(Dataset excerpts)

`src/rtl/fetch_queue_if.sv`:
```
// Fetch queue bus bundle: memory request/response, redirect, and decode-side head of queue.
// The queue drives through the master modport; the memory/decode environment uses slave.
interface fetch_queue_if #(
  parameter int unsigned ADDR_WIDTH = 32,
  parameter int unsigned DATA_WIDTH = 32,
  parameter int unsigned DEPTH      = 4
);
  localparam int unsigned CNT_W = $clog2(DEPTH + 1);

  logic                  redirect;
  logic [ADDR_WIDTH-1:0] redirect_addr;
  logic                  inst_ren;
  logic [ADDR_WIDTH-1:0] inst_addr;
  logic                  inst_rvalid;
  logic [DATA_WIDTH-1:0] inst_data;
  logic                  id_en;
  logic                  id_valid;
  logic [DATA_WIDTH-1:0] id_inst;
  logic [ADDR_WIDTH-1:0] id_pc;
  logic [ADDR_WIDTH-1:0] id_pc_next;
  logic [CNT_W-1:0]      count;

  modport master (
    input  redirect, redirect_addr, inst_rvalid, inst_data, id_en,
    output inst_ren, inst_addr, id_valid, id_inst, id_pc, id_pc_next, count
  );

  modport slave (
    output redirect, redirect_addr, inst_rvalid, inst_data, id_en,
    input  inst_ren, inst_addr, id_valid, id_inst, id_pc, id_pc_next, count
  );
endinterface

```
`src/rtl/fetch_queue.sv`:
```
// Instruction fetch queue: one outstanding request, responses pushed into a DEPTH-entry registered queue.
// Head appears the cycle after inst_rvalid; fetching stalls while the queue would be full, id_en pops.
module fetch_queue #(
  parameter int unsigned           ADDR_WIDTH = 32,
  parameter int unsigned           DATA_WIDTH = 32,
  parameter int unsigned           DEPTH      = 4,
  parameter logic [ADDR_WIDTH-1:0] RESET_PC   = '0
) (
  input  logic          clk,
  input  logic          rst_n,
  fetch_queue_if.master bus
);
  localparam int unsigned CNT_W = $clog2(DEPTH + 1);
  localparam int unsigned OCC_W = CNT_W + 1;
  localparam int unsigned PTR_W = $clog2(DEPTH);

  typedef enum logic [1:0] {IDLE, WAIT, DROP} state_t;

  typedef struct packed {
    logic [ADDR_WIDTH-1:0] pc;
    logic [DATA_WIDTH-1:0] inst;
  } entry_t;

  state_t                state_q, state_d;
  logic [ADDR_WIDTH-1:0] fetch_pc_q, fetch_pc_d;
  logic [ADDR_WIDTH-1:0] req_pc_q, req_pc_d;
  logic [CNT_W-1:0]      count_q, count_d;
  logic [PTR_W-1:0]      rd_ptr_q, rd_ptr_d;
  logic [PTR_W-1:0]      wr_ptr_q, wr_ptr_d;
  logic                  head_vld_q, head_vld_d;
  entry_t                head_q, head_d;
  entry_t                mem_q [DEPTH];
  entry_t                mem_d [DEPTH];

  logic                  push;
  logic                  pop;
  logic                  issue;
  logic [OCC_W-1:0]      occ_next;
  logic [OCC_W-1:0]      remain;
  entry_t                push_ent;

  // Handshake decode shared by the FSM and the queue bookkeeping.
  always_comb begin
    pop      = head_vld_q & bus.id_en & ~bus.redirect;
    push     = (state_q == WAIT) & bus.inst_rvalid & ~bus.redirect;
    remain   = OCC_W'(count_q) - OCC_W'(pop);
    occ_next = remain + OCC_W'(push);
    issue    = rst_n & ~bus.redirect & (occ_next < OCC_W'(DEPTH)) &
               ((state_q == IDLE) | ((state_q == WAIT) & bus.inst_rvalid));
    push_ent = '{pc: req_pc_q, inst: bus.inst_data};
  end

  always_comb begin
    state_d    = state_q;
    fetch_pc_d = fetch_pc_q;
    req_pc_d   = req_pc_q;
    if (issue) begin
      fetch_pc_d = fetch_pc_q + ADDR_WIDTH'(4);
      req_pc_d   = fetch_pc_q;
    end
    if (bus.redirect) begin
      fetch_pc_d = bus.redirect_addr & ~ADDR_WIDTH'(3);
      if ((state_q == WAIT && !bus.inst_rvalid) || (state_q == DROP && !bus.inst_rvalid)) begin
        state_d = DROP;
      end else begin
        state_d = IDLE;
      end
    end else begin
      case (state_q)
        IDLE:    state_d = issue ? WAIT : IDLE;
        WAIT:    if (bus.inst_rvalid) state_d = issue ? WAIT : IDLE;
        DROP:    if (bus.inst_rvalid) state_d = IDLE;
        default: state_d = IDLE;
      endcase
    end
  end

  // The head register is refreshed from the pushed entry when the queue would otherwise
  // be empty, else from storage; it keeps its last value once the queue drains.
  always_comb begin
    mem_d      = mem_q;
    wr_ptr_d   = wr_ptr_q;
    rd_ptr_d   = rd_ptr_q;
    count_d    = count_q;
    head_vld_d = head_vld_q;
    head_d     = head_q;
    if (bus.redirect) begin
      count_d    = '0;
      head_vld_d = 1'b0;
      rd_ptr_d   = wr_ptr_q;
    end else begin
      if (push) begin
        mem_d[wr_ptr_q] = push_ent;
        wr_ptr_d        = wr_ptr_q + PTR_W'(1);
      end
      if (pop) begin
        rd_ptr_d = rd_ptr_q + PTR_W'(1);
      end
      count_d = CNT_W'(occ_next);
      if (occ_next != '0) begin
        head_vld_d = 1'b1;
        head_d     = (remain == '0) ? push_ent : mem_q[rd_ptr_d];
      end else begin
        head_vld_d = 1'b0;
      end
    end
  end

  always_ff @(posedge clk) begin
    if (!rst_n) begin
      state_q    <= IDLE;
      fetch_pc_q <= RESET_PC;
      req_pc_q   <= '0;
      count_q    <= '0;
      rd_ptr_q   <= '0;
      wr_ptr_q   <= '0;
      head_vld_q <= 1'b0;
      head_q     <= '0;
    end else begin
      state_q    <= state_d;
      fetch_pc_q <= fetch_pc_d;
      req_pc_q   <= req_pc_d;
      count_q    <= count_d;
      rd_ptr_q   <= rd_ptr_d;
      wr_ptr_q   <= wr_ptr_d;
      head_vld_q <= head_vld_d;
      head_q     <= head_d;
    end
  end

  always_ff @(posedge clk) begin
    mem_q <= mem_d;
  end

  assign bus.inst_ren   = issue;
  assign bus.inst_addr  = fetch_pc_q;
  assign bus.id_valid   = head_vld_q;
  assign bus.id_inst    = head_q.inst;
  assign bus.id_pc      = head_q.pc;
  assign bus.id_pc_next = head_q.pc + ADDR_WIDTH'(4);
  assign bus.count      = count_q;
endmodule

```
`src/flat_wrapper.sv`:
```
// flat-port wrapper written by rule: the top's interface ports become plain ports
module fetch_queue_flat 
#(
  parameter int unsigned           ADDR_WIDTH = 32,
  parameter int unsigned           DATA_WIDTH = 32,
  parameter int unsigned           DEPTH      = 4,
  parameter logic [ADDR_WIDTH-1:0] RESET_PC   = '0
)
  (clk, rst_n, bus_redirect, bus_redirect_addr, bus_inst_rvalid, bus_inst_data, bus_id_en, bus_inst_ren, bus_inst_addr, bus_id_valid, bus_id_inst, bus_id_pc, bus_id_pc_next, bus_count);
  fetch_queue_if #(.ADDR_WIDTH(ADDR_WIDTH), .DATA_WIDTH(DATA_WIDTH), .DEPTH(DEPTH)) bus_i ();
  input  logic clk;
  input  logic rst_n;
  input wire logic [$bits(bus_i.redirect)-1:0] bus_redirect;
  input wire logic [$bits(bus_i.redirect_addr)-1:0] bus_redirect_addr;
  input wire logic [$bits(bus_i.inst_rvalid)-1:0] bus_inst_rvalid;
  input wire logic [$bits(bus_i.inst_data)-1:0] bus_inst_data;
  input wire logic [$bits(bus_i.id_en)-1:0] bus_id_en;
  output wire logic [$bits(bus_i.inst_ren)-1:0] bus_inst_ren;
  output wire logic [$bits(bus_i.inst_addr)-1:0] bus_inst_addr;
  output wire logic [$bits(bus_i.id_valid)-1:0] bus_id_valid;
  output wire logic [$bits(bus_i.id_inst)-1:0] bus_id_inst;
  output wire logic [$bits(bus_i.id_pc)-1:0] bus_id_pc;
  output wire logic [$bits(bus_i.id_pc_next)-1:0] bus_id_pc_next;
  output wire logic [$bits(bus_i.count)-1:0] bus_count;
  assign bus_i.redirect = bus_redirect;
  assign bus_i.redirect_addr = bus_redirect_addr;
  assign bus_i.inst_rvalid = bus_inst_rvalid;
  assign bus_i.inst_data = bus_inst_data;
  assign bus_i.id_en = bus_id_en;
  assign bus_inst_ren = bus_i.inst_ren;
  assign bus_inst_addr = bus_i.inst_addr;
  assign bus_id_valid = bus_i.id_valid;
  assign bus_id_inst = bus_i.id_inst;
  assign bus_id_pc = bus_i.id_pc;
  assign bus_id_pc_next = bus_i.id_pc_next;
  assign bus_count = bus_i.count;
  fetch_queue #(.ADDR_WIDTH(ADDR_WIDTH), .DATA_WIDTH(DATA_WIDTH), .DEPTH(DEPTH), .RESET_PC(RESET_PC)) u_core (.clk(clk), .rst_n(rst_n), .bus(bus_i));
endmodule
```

(End Dataset excerpts)
(Dataset excerpts)

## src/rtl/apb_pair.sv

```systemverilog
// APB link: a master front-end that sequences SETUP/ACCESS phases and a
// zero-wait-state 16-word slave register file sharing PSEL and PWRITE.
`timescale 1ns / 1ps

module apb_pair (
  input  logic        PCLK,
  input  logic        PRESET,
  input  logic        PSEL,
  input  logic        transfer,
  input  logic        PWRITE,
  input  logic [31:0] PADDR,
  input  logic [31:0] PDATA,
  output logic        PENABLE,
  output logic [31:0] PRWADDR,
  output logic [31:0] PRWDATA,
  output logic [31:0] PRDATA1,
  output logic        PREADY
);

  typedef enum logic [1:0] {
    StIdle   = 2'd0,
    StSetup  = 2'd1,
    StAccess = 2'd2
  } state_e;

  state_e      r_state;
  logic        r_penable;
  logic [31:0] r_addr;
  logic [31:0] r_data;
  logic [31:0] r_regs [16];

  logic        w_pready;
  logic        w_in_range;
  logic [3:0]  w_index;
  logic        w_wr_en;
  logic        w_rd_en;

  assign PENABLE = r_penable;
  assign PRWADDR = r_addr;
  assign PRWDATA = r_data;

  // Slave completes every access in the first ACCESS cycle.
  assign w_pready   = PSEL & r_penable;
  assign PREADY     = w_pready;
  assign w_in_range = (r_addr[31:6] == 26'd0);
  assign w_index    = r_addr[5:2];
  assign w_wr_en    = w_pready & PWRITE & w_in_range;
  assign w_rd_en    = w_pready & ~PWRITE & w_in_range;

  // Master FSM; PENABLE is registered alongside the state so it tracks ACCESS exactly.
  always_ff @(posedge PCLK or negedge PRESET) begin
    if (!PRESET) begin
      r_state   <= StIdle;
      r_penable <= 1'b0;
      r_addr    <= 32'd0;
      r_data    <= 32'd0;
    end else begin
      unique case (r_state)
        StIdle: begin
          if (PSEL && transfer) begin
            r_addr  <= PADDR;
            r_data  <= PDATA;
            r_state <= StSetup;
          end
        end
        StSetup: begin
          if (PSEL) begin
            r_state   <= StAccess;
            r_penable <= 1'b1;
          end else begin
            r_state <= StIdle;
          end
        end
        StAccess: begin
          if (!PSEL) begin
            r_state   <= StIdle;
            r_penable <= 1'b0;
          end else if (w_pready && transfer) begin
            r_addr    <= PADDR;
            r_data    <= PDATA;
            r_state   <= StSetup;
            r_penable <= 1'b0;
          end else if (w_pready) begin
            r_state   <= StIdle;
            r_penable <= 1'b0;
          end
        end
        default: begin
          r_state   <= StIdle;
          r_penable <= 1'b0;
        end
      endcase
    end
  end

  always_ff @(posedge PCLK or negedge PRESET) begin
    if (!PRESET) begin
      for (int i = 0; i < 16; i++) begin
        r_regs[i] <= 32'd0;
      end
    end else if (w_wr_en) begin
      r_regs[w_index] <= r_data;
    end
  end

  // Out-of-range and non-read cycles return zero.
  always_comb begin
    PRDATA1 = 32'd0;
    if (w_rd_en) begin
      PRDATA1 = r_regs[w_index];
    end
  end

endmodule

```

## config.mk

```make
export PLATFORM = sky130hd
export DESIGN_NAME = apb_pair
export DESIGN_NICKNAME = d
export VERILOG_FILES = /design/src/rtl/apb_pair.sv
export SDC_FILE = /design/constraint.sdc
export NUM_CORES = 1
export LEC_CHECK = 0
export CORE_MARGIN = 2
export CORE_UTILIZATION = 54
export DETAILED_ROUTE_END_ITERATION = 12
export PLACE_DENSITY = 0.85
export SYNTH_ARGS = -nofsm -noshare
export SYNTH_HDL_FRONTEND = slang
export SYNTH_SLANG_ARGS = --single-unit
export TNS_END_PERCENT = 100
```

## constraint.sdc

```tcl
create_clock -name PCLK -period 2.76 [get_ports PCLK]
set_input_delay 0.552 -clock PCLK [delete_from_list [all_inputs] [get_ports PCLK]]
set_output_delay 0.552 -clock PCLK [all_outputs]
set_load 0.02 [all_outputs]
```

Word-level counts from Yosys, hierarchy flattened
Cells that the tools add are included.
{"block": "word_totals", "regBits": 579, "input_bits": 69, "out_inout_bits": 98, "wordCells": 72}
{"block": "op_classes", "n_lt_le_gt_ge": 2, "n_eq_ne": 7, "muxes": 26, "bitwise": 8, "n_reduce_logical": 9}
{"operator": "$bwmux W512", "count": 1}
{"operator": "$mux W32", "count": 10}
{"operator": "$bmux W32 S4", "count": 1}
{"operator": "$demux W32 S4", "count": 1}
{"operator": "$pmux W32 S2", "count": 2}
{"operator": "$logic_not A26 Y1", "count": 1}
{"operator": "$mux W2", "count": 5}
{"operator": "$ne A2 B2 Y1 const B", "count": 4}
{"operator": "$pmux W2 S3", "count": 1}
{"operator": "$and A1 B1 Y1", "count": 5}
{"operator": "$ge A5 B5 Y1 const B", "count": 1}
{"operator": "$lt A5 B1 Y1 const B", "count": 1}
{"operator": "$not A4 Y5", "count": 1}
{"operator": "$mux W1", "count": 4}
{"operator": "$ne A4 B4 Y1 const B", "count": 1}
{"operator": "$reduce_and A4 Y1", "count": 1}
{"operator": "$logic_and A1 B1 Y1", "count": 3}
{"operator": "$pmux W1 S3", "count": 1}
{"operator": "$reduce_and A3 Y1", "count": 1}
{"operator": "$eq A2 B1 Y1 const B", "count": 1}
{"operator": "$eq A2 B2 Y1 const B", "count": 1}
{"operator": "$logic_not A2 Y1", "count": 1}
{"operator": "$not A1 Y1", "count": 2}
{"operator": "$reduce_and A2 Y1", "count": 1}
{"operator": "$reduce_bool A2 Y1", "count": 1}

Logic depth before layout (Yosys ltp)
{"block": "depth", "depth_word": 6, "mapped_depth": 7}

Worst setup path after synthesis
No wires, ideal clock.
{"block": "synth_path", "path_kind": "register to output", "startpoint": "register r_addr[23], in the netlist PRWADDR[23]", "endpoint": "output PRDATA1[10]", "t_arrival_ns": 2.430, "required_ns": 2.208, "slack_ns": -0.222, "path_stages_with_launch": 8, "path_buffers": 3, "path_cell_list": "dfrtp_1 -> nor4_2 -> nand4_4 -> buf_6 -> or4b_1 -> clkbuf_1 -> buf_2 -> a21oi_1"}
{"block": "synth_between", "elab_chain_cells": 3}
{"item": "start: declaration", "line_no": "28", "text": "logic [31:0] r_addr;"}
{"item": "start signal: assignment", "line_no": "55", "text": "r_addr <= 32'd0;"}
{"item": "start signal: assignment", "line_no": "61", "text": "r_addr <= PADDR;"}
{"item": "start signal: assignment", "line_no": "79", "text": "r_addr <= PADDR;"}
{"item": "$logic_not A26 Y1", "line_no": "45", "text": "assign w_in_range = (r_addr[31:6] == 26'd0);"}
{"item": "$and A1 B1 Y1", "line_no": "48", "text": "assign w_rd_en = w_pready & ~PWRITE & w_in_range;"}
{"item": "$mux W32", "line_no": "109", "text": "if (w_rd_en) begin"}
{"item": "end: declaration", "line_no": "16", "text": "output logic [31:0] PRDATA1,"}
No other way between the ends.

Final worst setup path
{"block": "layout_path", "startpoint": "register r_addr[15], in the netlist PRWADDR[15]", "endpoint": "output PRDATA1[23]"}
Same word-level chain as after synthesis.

(End Dataset excerpts)

Determine the count of lines in the data that contain the string "PSEL", and reply with that count alone.

6